Flux effect on defect evolution in uranium dioxide under electronic and ballistic regimes

• Published in: Journal of nuclear materials Vol. 599; p. 155236
• Main Authors: Gutierrez, G., Bricout, M., Roux, L., Onofri, C.
• Format: Journal Article
• Language: English
• Published: Elsevier B.V 01.10.2024
• Subjects: Defects; Dislocations; Dual ion beam irradiation; In situ Raman; Ionization; TEM; Uranium dioxide; Dual ion beam irradiation; Ionization; In situ Raman; Uranium dioxide; TEM; Defects; Dislocations
• ISSN: 0022-3115; 1873-4820
• DOI: 10.1016/j.jnucmat.2024.155236

•Coupled effect of electronic and nuclear energy loss on defect was studied in UO2.•The impact of flux ratio on dislocation loops and local disorder was determined.•The defect clustering or recombination is promoted depending on the flux. The microstructure evolution of ion-irradiated UO2 was evaluated by in situ Raman spectroscopy. Transmission electron microscopy (TEM) was also conducted for selected irradiation conditions. The UO2 samples were irradiated with single- (900 keV I ions) or dual-ion beams (900 keV I and 27 MeV Fe or 36 MeV W ions) with different ratios between the high- and low-velocity ion flux (R).

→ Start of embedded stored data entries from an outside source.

<file path="config.mk">
export PLATFORM = sky130hd
export DESIGN_NAME = decoder_scan_ctrl_flat
export DESIGN_NICKNAME = d
export VERILOG_FILES = /design/src/rtl/decoder_scan_ctrl_pkg.sv /design/src/rtl/decoder_scan_ctrl_if.sv /design/src/rtl/decoder_scan_ctrl_chan_next_sel.sv /design/src/rtl/decoder_scan_ctrl.sv /design/src/flat_wrapper.sv
export SDC_FILE = /design/constraint.sdc
export NUM_CORES = 1
export LEC_CHECK = 0
export ABC_AREA = 1
export CAP_MARGIN = 40
export CORE_ASPECT_RATIO = 0.6
export CORE_MARGIN = 2
export CORE_UTILIZATION = 45
export DETAILED_ROUTE_END_ITERATION = 6
export GPL_TIMING_DRIVEN = 0
export PLACE_DENSITY = 0.7
export SETUP_SLACK_MARGIN = 0.4
export SLEW_MARGIN = 20
export SYNTH_ARGS = -nofsm -noshare
export SYNTH_HDL_FRONTEND = slang
export SYNTH_SLANG_ARGS = --single-unit
export TNS_END_PERCENT = 1
</file>
<file path="constraint.sdc">
create_clock -name clk -period 3.02 [get_ports clk]
set_input_delay 0.453 -clock clk [delete_from_list [all_inputs] [get_ports clk]]
set_output_delay 0.453 -clock clk [all_outputs]
set_load 0.03 [all_outputs]
</file>
<file path="src/rtl/decoder_scan_ctrl_pkg.sv">
// decoder_scan_ctrl_pkg: shared state encoding, default dwell width and lowest-channel helper
package decoder_scan_ctrl_pkg;
    localparam int DW_DEF = 8;
    typedef enum logic [1:0] {IDLE, BLANK, DRIVE} state_t;
    function automatic logic [1:0] lowest_chan(input logic [3:0] m);
        return m[0] ? 2'd0 : m[1] ? 2'd1 : m[2] ? 2'd2 : 2'd3;
    endfunction
endpackage

</file>
<file path="src/rtl/decoder_scan_ctrl_if.sv">
// decoder_scan_ctrl_if: scan request inputs and registered decoder drive outputs
interface decoder_scan_ctrl_if import decoder_scan_ctrl_pkg::*; #(parameter int DW = DW_DEF);
    logic          run;
    logic [3:0]    mask;
    logic [DW-1:0] dwell;
    logic [1:0]    A;
    logic          E;
    logic          frame_done;
    modport master (output run, mask, dwell, input A, E, frame_done);
    modport slave  (input run, mask, dwell, output A, E, frame_done);
endinterface

</file>
<file path="src/rtl/decoder_scan_ctrl_chan_next_sel.sv">
// chan_next_sel: rotating search for the next enabled channel above a, wrap flag when it is not higher
module chan_next_sel (
    input  logic [1:0] a,
    input  logic [3:0] mask,
    output logic [1:0] nxt,
    output logic       wrap
);
    always_comb begin
        nxt = a;
        // descending offsets so the nearest enabled channel above a wins; offset 4 is a itself
        for (int k = 4; k >= 1; k--)
            if (mask[a + 2'(k)]) nxt = a + 2'(k);
    end
    assign wrap = nxt <= a;
endmodule

</file>
<file path="src/rtl/decoder_scan_ctrl.sv">
// decoder_scan_ctrl: blanked round-robin scan of a 2-to-4 decoder with per-channel dwell
module decoder_scan_ctrl import decoder_scan_ctrl_pkg::*; #(
    parameter int DW = DW_DEF
) (
    input  logic clk,
    input  logic rst_n,
    decoder_scan_ctrl_if.slave bus
);
    state_t        state, state_nxt;
    logic [1:0]    a_q, a_nxt, sel;
    logic          e_q, e_nxt, fd_q, fd_nxt, wrap, go;
    logic [DW-1:0] cnt, cnt_nxt;

    chan_next_sel u_sel (.a(a_q), .mask(bus.mask), .nxt(sel), .wrap(wrap));

    assign go = bus.run && |bus.mask;
    assign bus.A = a_q;
    assign bus.E = e_q;
    assign bus.frame_done = fd_q;

    always_ff @(posedge clk) begin
        if (!rst_n) begin
            state <= IDLE;
            a_q   <= 2'd0;
            e_q   <= 1'b0;
            fd_q  <= 1'b0;
            cnt   <= '0;
        end else begin
            state <= state_nxt;
            a_q   <= a_nxt;
            e_q   <= e_nxt;
            fd_q  <= fd_nxt;
            cnt   <= cnt_nxt;
        end
    end

    // A only moves on entry to BLANK or IDLE, so it is always settled before E rises
    always_comb begin
        state_nxt = state;
        a_nxt     = a_q;
        e_nxt     = 1'b0;
        fd_nxt    = 1'b0;
        cnt_nxt   = cnt;
        case (state)
            IDLE: begin
                state_nxt = go ? BLANK : IDLE;
                a_nxt     = go ? lowest_chan(bus.mask) : 2'd0;
            end
            BLANK: begin
                state_nxt = DRIVE;
                e_nxt     = 1'b1;
                cnt_nxt   = bus.dwell;
            end
            DRIVE: begin
                if (cnt != '0) begin
                    cnt_nxt = cnt - 1'b1;
                    e_nxt   = 1'b1;
                end else begin
                    state_nxt = go ? BLANK : IDLE;
                    a_nxt     = go ? sel : 2'd0;
                    fd_nxt    = go && wrap;
                end
            end
            default: begin
                state_nxt = IDLE;
                a_nxt     = 2'd0;
            end
        endcase
    end
endmodule
</file>
<file path="src/flat_wrapper.sv">
// flat-port wrapper written by rule: the top's interface ports become plain ports
module decoder_scan_ctrl_flat import decoder_scan_ctrl_pkg::*;
#(
    parameter int DW = DW_DEF
)
  (clk, rst_n, bus_run, bus_mask, bus_dwell, bus_A, bus_E, bus_frame_done);
  decoder_scan_ctrl_if #(.DW(DW)) bus_i ();
  input  logic clk;
  input  logic rst_n;
  input wire logic [$bits(bus_i.run)-1:0] bus_run;
  input wire logic [$bits(bus_i.mask)-1:0] bus_mask;
  input wire logic [$bits(bus_i.dwell)-1:0] bus_dwell;
  output wire logic [$bits(bus_i.A)-1:0] bus_A;
  output wire logic [$bits(bus_i.E)-1:0] bus_E;
  output wire logic [$bits(bus_i.frame_done)-1:0] bus_frame_done;
  assign bus_i.run = bus_run;
  assign bus_i.mask = bus_mask;
  assign bus_i.dwell = bus_dwell;
  assign bus_A = bus_i.A;
  assign bus_E = bus_i.E;
  assign bus_frame_done = bus_i.frame_done;
  decoder_scan_ctrl #(.DW(DW)) u_core (.clk(clk), .rst_n(rst_n), .bus(bus_i));
endmodule
</file>
==> results.py, run 1 <==
metrics = {
    "timing": {
        "slew_violations": 0,
        "rsz0062_at_grt": "no",
        "worst_hold_slack_ps": 492,
        "finClkSkew_ps": 2.00,
        "hold_viol_final": 0,
        "tightest_slew_ps": 342,
        "setup_slack_ps": 631,
        "finalSetupViolations": 0,
        "setup_tns_ps": 0,
        "layout_min_cycle_time_ps": 2390,
        "min_period_over_period_pct": 79.1,
        "max_freq_mhz": 419,
        "slew_headroom_pct": 77.1,
    },
    "placement": {
        "hpwl_um": 2160,
        "finalWeightedCongestion": 0.875,
        "dpl_worst_slack_ps": 399,
        "port_buffers": 17,
        "placed_cell_area_sq_mm": 0.00133,
    },
    "cts": {
        "cts_hold_buf": 0,
        "cts-htree-levels": 1,
        "clk_pin_slew_ps": 60,
        "numClockSinks": 14,
        "cts_buffer_depth": 2,
        "cts_buffers": 3,
        "root_buffer": "clkbuf_8",
        "insertion_delay_ps": 240,
        "tritoncts": "built",
    },
    "synth": {
        "synth_most_common_cell": "nand2_1",
        "async_flop_share_pct": 0,
        "syn_area_sq_mm": 0.00112,
        "synthesis.nets": 191,
        "synth_top_area_share_pct": 24.9,
        "ys_seq_area_share_pct": 24.9,
        "synth_edf_count": 0,
        "ys_warn_count": 0,
        "synth.top_cells.by_count": "48 x nand2_1, 18 x inv_1, 14 x dfxtp_1, 13 x nand3_1, 10 x o21ai_0",
        "synth_top_cell_by_area": "dfxtp_1",
        "synth-seq-cells": 14,
        "synthTopCellsByArea": "dfxtp_1 25%, nand2_1 16%, ha_1 8.9%, inv_1 6.0%, nand3_1 5.8%",
        "ys_types": 30,
        "syn_inst": 168,
        "avgSynthCellArea_sq_um": 6.69,
        "synth_flop_cell": "dfxtp_1",
    },
    "global_routing": {
        "grt_max_degree": 11,
        "gr-usage-all-layers_pct": 21.4,
        "antenna_found_initial": 0,
        "grt_pass1_vias": 1029,
        "grt_pass1_wl_um": 4590,
        "grt.overflow.total": 0,
    },
    "die": {
        "die-area_sq_mm": 0.00293,
        "num_io_pins": 19,
        "die_w_um": 68.5,
        "core_sq_mm": 0.00226,
        "start_util_pct": 49.7,
        "rows": 13,
        "die_h_um": 42.7,
    },
    "detailed_routing": {
        "final_antenna_net_count": 0,
        "routedWlPerCell_um": 12.1,
        "wl_um": 2640,
        "via_per_inst": 4.98,
        "vias": 1086,
        "dr.pass1.iters": 4,
        "drt_iter0_markers": 85,
        "drcViolationCount": 0,
    },
    "finish": {
        "utilization_pct": 61.0,
        "nets": 213,
        "diodes": 0,
        "area_growth_pct": 22.7,
        "register_area_sq_um": 280,
        "fin_area_sq_mm": 0.00138,
        "n_fill_cell": 208,
        "multi_input_area_sq_um": 722,
        "drive_above_1_share_pct": 16.5,
    },
    "setup_path": {
        "path_cells": "clkdlybuf4s50_1 > nand2_2 > nand2_2 > nand2_2 > nand2_1 > inv_2 > nand3_1 > and2_1 > ha_1 > inv_1 > nor2_1 > o21ai_0 > nand3_1 > nor4_2",
        "cp_common_cell": "nand2_2",
        "cp_max_fo": 4,
        "crit_arrival_ps": 2540,
        "start_kind": "primary input",
        "crit_required_ps": 3170,
        "path_class": "primary input to flip-flop",
        "slowest_delay_ps": 490,
        "end_kind": "flip-flop",
        "critical_path.slowest_cell": "clkdlybuf4s50_1",
    },
    "min_path": {
        "hp-class": "flip-flop to flip-flop",
    },
    "pwr": {
        "max-vdd-ir-drop_mv": 0.466,
        "power_density_mw_per_mm2": 826,
        "cellLeakagePower_uw": 0.000652,
    },
    "run_status": {
        "outcome": "finished, final reports clean",
    },
    "job": {
        "max_cap_viol_count": 0,
    },
}
[path summary, 6_finish.rpt]
kind / startpoint / endpoint / slack [ps] / cells after the start
max reg2reg: u_core.bus.A[0] / u_core.bus.frame_done / 700 / 15
min: u_core.cnt[7] / u_core.cnt[7] / 490 / 2
max: bus_mask[1] / u_core.bus.frame_done / 630 / 14
min reg2reg: u_core.cnt[7] / u_core.cnt[7] / 490 / 2
[critical path, delay by kind of cell]
kind	cells	cell delay, ps
buf+inv	3	620
fa+ha+maj	1	290
compound gates	1	270
simple gates	9	920
[power breakdown]
| part | switching, uW | internal [uW] |
|---|---|---|
| clock | 63.3 | 88.2 |
| combinational | 432 | 265 |
| sequential | 50.7 | 241 |
| total | 546 | 594 |
[flip-flops by register name (all words and copies together) (netlist names)]
name and cells:
u_core.bus.A 2, u_core.bus.E 1, u_core.bus.frame_done 1, u_core.cnt 8, u_core.state 2
[final cells by class]
class                      instances  share of cell area, %
multi-input combinational        125                   52.4
sequential                        14                   20.3
timing repair buffer              17                   12.3
inverter                          26                   7.62
clock buffer                       3                   2.99
tap                               30                   2.72
buffer                             3                   1.63
[metal layers]
metal	GRT usage, %	vias up	part of all wire [%]
li1	-	583	-
met5	0	-	0
met4	3.60	0	0.49
met2	30.2	31	39
met3	6.37	2	6.8
met1	32.0	470	54
[layout by cell type (no fill, tap or decap), types with 2 or more instances in the layout]
master / instances
dfxtp_1: 14
o21ai_2: 2
nand2_2: 6
o211ai_1: 2
o21ai_0: 10
xor2_1: 3
o21ai_1: 2
inv_1: 18
nand3_1: 13
nand2_4: 2
buf_4: 3
nor3_1: 2
nor2_1: 8
inv_2: 5
a21oi_2: 3
ha_1: 8
nor3_2: 2
clkbuf_8: 3
clkdlybuf4s50_1: 17
a21oi_1: 6
nand2_1: 48
[cells by family (layout without fill, tap and decap cells)]
| logic type | Yosys count | in the layout | synth area share (%) |
|---|---|---|---|
| fa+ha+maj | 8 | 8 | 8.91 |
| flops | 14 | 14 | 24.9 |
| compound gates | 27 | 27 | 14.5 |
| xor+xnor | 3 | 3 | 2.34 |
| mux | 1 | 1 | 0.891 |
| buf+inv | 29 | 49 | 11.4 |
| simple gates | 86 | 86 | 37.1 |
[through the flow]
step | cells | power [uW]
floorplan | 168 | 835
global placement | 215 | 960
detailed placement | 215 | 982
CTS | 218 | 1140
global route | 218 | 1250
finish | 218 | 1140
[repair_timing]
| item | in CTS | in global routing |
|---|---|---|
| resized for setup | 0 | 1 |
| setup endpoints to repair | 0 | 1 |
| hold endpoints to repair | 0 | 0 |
| buffers inserted | 0 | 0 |
Note: power is estimated with default switching activity, not from simulation.
==> run 2: changes to the inputs <==
Clock period 3.02 ns to 2.2 ns, I/O delays scaled along.
==> results.py, run 2 (synthesized netlist as in run 1, its figures left out) <==
metrics = {
    "timing": {
        "layout_min_cycle_time_ps": 2020,
        "finalSetupViolations": 0,
        "setup_slack_ps": 184,
        "finClkSkew_ps": 1.81,
        "max_freq_mhz": 496,
        "hold_viol_final": 0,
        "slew_violations": 0,
        "min_period_over_period_pct": 91.6,
        "tightest_slew_ps": 374,
        "worst_hold_slack_ps": 394,
        "rsz0062_at_grt": "yes",
        "slew_headroom_pct": 74.9,
    },
    "die": {
        "die_w_um": 68.5,
        "die_h_um": 42.7,
        "core_sq_mm": 0.00226,
        "die-area_sq_mm": 0.00293,
        "num_io_pins": 19,
        "start_util_pct": 49.7,
        "rows": 13,
    },
    "setup_path": {
        "crit_required_ps": 2350,
        "end_kind": "flip-flop",
        "critical_path.slowest_cell": "dfxtp_4",
        "crit_arrival_ps": 2170,
        "path_buf_inv": 4,
        "reg2regPathDepth": 16,
        "path_cells": "buf_8 > clkinv_8 > nand2_4 > nand2_4 > nand2_4 > nand2_2 > inv_2 > buf_6 > nand2_2 > nand2_2 > nand2_1 > ha_1 > nand2_1 > o21ai_2 > nand3_2 > nor4_4",
        "worstSetupEndpoint": "u_core.bus.frame_done",
        "path_class": "flip-flop to flip-flop",
        "r2r_end": "u_core.bus.frame_done",
        "slowest_delay_ps": 360,
        "path_depth": 16,
        "timing.rr.start": "u_core.bus.A[0]",
        "cp_max_fo": 8,
        "startpoint": "u_core.bus.A[0]",
        "r2r_slack_ps": 180,
        "start_kind": "flip-flop",
        "cp_top_family": "simple AND/OR/NAND/NOR gates",
    },
    "cts": {
        "root_buffer": "clkbuf_8",
        "cts-htree-levels": 1,
        "clk_pin_slew_ps": 60,
        "numClockSinks": 14,
        "cts_buffers": 3,
        "insertion_delay_ps": 240,
        "tritoncts": "built",
        "cts_buffer_depth": 2,
    },
    "pwr": {
        "power_frac_clock_pct": 12.2,
        "cellLeakagePower_uw": 0.000741,
        "switching_share_pct": 48.7,
        "power_switching_uw": 861,
        "max-vdd-ir-drop_mv": 0.705,
        "p_comb_share_pct": 65.1,
        "power_density_mw_per_mm2": 1100,
        "p_int_uw": 906,
        "seq_power_share_pct": 22.7,
    },
    "detailed_routing": {
        "via_per_inst": 5.35,
        "drt_iter0_markers": 77,
        "wl_um": 3210,
        "final_antenna_net_count": 0,
        "routedWlPerCell_um": 14.2,
        "drcViolationCount": 0,
        "dr.pass1.iters": 4,
        "vias": 1209,
    },
    "placement": {
        "hpwl_um": 2070,
        "port_buffers": 17,
        "dpl_worst_slack_ps": -314,
        "finalWeightedCongestion": 0.886,
    },
    "run_status": {
        "outcome": "finished, final reports clean",
    },
    "global_routing": {
        "antenna_found_initial": 0,
        "grt.overflow.total": 0,
        "grt_pass1_vias": 1088,
        "grt_pass1_wl_um": 5190,
        "grt_max_degree": 11,
        "gr-usage-all-layers_pct": 23.9,
    },
    "finish": {
        "diodes": 0,
        "final_common_cell": "nand2_1",
        "drive_above_1_share_pct": 33.7,
        "area_growth_pct": 43.1,
        "layout_common_cells": "32 x nand2_1, 16 x inv_1, 13 x nand2_2, 13 x clkdlybuf4s50_1, 12 x dfxtp_1",
        "largest_register_ffs": 8,
        "largest_register": "u_core.cnt",
        "utilization_pct": 71.1,
        "nets": 220,
    },
    "job": {
        "max_cap_viol_count": 0,
    },
    "min_path": {
        "hp-class": "primary input to flip-flop",
    },
}
run 2: layout make-up:
cell class	instances	area [sq um]
Multi-Input combinational cell	125	866
Tap cell	30	37.5
Buffer	3	30.0
Fill cell	191	653
Sequential cell	14	285
Clock buffer	4	45.0
Timing Repair Buffer	24	229
Inverter	26	115
run 2: how the worst min path moves through the flow:
stage                          endpoint  depth (start not counted)  slack, ps           from
after detailed placement  u_core.cnt[7]                          2        490  u_core.cnt[7]
after global routing      u_core.cnt[0]                          3        390          rst_n
after global placement    u_core.cnt[7]                          2        480  u_core.cnt[7]
after CTS                 u_core.cnt[0]                          3        380          rst_n
after floorplan           u_core.cnt[7]                          2        460  u_core.cnt[7]
final                     u_core.cnt[0]                          3        390          rst_n
run 2: worst min-delay path, delay by kind of cell:
kind	cells	cell delay [ps]
compound gates	2	100
buf+inv	1	160
run 2: metal layers:
| metal | share of wire, % | routed length, um | GRT usage, % | up-vias |
|---|---|---|---|---|
| met1 | 49 | 1590 | 34.9 | 563 |
| li1 | - | - | - | 599 |
| met2 | 43 | 1400 | 35.6 | 43 |
| met4 | 0.44 | 14 | 3.60 | 0 |
| met5 | 0 | 0 | 0 | - |
| met3 | 6.6 | 213 | 6.37 | 4 |
run 2: what timing repair did:
action	4_1_cts	5_1_grt
setup buffers	5	2
hold buffers	0	0
gates resized for setup	25	24
setup endpoints to repair	1	1
pin swaps	14	13
run 2: metrics by stage:
| stage | TNS (ps) | instances | power (uW) | cell area, sq um |
|---|---|---|---|---|
| 4_1_cts | 0 | 224 | 1660 | 1500 |
| 2_1_floorplan | 0 | 168 | 1150 | 1130 |
| 3_5_place_dp | -314 | 215 | 1350 | 1340 |
| 6_report | 0 | 226 | 1770 | 1610 |
| 3_3_place_gp | -296 | 215 | 1320 | 1340 |
| 5_1_grt | 0 | 226 | 1910 | 1610 |
run 2: power groups by stage:
stage	clock network, uW	registers, uW	logic (uW)
finish	216	402	1150
global route	236	412	1260
CTS	220	398	1040
detailed placement	0	402	948
global placement	0	400	920
floorplan	0	404	746
==> run 3: changes to the inputs <==
Settings changed: CTS_CLUSTER_SIZE set to 28.
==> results of run 3 <==
Final layout, timing and power as in run 2 (identical DEF).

The analysis of the damage build-up shows that the electronic excitations deposited by the high-velocity ions affect the formation and evolution of defects induced by nuclear energy loss. In addition, the kinetics of dislocation evolution are more advanced when the flux ratio promotes electronic excitations. Consequently, a higher R value favors electronic excitations, leading to greater microstructural evolution.